* **WHAT TO PRODUCE**:
Please copy each line below that contains the string "until".

* **DATA SUPPLIED**:
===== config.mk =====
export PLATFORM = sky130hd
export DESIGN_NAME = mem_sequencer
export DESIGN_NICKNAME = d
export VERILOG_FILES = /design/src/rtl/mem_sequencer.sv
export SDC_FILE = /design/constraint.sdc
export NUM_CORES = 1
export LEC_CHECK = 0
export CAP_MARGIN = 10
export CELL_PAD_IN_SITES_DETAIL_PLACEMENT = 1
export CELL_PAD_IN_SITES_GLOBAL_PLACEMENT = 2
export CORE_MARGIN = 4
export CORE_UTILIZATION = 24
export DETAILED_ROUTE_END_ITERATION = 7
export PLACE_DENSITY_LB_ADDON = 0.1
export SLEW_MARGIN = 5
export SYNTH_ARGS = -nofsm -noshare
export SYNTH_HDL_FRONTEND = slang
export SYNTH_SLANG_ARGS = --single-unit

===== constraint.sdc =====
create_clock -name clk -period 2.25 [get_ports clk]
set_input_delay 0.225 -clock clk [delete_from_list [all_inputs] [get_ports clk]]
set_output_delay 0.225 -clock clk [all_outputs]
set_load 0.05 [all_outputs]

--

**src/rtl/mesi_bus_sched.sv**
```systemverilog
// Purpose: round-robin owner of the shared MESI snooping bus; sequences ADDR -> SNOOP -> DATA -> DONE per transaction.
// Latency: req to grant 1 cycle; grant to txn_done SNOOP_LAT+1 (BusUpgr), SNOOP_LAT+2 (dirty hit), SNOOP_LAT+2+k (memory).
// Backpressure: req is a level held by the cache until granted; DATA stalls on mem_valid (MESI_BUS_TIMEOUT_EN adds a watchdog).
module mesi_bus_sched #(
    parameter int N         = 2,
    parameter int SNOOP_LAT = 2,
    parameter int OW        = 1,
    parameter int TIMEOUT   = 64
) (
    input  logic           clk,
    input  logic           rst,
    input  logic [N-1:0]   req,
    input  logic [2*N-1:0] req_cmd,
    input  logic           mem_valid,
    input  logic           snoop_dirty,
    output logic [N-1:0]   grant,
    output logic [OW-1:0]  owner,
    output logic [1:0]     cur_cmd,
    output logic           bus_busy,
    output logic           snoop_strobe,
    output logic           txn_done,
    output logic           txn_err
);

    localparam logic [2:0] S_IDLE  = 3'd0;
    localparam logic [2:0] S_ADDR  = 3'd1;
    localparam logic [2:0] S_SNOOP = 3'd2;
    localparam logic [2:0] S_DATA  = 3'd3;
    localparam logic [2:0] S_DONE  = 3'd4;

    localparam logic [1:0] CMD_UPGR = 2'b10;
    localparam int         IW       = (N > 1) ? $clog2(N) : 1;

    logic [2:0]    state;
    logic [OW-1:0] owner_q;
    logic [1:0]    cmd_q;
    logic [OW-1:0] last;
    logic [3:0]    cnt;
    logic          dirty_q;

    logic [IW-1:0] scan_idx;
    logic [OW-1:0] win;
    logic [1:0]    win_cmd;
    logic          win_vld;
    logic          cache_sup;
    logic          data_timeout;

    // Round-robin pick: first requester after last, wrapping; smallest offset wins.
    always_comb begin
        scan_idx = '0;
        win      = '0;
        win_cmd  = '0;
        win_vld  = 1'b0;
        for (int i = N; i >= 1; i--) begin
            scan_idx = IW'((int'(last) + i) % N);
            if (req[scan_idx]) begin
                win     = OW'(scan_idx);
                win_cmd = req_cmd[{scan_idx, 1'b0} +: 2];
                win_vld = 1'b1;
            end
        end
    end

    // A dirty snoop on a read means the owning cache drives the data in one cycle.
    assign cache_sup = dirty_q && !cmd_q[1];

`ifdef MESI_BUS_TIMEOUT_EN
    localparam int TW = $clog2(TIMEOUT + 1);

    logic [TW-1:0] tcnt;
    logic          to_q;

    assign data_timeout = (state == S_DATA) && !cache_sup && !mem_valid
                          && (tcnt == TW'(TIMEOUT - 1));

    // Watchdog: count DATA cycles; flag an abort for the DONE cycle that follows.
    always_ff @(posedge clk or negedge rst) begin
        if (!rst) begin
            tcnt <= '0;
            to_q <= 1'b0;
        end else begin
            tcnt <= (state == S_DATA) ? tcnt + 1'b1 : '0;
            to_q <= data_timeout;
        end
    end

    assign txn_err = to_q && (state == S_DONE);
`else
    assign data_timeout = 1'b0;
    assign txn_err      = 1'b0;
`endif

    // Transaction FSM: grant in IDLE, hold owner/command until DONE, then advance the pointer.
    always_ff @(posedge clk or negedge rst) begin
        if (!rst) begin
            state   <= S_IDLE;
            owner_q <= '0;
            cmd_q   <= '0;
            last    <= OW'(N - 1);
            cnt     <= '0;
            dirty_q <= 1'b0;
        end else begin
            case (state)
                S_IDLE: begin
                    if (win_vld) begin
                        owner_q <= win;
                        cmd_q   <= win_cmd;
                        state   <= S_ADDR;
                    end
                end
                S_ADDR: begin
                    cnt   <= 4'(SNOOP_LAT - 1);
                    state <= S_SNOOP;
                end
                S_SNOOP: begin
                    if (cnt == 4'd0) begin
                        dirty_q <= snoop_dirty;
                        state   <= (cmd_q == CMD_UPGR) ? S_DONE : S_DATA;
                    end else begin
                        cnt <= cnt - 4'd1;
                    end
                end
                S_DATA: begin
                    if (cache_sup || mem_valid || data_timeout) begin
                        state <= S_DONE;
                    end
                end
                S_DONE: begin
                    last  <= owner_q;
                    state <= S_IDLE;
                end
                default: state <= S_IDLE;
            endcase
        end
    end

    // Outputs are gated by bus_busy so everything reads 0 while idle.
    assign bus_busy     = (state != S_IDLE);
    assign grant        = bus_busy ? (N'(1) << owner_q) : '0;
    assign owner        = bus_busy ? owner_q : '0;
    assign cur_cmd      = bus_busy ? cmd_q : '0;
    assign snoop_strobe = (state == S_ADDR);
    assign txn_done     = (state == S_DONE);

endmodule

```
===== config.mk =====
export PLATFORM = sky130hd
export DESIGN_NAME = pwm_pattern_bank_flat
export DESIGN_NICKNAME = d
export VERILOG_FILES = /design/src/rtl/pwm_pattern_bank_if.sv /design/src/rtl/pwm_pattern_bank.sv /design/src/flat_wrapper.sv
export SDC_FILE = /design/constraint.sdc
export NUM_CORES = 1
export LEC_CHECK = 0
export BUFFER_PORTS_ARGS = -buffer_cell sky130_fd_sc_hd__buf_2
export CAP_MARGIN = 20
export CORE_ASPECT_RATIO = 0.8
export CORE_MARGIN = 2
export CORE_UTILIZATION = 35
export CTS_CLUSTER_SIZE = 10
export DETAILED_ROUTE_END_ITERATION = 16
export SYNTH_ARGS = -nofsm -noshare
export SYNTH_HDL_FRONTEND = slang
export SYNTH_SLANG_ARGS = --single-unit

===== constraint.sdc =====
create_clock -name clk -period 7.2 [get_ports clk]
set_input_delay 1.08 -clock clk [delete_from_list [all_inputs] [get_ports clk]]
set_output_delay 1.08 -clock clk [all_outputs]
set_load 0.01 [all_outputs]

* * *

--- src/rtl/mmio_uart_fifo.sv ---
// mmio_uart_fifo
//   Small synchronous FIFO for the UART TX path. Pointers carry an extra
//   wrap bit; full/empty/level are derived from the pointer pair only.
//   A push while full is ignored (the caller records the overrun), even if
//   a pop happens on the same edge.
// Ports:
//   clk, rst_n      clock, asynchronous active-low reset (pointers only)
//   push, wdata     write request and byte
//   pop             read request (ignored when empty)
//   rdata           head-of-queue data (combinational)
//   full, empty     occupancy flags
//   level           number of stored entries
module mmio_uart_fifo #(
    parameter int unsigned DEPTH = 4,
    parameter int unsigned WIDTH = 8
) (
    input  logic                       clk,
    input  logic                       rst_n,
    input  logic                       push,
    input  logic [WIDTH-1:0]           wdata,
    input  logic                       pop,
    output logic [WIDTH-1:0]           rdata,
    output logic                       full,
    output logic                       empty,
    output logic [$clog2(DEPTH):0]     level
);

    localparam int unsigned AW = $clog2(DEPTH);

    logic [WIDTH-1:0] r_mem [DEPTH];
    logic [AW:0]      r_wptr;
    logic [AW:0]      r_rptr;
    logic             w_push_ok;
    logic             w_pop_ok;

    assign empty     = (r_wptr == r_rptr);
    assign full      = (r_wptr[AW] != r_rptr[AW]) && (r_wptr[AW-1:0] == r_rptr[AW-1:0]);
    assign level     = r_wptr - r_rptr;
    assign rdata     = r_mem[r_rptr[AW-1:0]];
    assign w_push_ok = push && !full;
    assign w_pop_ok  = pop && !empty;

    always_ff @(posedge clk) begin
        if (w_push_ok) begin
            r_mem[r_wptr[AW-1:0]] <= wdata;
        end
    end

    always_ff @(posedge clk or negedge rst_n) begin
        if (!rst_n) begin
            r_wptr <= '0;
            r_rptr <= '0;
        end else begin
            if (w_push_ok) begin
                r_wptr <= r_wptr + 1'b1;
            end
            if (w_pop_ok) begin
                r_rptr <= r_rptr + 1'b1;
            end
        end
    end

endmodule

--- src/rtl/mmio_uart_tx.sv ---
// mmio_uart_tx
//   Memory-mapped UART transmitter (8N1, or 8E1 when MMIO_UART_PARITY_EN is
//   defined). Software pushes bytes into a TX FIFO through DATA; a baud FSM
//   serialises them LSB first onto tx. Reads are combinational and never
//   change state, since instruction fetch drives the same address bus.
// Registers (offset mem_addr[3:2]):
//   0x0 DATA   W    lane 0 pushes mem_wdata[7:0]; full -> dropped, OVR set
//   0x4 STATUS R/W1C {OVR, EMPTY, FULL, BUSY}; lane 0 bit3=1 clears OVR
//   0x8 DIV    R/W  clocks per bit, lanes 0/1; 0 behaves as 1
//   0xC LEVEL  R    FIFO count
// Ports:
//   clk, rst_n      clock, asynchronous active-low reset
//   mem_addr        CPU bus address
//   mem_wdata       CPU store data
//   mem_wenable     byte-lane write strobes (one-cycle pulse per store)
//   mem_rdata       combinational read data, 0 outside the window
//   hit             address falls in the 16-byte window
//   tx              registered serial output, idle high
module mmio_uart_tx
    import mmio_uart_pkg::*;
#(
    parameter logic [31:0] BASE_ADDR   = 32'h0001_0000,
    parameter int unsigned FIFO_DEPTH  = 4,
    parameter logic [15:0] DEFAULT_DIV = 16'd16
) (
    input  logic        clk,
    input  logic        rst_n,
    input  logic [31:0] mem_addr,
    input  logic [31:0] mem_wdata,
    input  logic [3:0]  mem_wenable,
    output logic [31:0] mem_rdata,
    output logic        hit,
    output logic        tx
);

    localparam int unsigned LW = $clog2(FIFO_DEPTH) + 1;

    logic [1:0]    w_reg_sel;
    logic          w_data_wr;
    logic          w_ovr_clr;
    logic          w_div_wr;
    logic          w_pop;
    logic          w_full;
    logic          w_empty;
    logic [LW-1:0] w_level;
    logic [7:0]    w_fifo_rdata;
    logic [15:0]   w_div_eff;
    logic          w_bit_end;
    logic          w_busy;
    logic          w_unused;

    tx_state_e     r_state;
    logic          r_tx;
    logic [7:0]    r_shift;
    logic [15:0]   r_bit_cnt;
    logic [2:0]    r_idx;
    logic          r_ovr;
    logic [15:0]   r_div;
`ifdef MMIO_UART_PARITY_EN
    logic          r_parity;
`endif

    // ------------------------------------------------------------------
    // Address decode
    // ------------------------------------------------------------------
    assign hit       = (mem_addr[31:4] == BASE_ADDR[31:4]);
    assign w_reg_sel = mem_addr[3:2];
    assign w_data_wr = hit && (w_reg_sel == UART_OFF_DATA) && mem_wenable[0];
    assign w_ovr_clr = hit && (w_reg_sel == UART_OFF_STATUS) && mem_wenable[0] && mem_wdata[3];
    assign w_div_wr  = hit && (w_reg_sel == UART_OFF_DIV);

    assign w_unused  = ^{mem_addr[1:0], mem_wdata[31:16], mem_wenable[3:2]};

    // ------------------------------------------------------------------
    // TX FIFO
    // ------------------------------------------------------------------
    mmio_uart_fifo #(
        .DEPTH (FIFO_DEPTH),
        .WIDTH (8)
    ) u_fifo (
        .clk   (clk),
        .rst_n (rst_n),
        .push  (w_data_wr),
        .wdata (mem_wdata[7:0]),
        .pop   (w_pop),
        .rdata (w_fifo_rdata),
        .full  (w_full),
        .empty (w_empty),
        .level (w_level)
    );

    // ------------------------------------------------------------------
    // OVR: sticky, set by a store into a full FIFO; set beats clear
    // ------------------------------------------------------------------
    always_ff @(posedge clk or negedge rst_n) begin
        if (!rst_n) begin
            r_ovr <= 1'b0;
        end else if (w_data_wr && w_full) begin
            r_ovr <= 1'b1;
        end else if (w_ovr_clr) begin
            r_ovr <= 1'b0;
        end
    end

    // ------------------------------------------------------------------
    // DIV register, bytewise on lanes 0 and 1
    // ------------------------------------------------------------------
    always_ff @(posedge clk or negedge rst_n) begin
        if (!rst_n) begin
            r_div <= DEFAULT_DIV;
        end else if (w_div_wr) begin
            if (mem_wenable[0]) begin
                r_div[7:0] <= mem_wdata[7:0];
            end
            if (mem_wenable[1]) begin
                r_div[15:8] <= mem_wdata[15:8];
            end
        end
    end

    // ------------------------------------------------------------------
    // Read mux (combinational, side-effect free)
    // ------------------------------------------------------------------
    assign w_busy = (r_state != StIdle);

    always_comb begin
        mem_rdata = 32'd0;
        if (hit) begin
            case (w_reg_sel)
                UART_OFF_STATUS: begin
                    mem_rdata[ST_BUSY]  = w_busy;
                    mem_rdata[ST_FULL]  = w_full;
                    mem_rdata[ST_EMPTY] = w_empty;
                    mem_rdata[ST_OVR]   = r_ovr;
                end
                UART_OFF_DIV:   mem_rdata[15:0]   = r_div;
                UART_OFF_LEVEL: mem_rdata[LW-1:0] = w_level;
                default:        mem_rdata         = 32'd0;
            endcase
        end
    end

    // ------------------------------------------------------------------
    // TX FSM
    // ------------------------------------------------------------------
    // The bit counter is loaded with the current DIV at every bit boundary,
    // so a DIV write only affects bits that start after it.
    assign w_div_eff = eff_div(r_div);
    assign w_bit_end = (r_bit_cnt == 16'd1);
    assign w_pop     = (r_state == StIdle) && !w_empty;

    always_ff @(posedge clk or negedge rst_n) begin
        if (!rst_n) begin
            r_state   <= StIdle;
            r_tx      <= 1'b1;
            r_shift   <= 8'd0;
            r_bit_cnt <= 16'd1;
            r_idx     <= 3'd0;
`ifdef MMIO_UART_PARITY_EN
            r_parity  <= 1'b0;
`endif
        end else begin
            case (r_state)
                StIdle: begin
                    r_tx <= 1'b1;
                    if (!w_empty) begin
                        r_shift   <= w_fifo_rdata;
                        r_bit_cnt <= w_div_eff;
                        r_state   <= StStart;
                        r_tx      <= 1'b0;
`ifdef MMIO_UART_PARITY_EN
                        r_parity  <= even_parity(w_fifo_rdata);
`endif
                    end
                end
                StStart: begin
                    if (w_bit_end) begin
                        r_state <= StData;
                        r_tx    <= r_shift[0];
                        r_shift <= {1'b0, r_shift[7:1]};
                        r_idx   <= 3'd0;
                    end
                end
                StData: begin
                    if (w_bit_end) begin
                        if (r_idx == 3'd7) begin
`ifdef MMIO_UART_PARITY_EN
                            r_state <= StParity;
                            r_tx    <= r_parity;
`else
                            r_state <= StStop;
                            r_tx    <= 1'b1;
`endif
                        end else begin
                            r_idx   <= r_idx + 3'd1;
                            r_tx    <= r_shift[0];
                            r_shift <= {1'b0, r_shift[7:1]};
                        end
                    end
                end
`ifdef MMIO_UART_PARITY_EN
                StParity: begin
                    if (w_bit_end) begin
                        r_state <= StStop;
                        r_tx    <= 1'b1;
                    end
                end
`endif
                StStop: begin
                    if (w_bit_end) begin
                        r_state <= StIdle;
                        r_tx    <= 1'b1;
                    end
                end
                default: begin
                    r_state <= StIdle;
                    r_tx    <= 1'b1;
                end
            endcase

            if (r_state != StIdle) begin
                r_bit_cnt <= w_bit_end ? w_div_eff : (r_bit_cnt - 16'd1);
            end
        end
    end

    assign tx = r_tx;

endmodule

* **ANSWER SPACE**:
// Backpressure: req is a level held by the cache until granted; DATA stalls on mem_valid (MESI_BUS_TIMEOUT_EN adds a watchdog).
    // Transaction FSM: grant in IDLE, hold owner/command until DONE, then advance the pointer.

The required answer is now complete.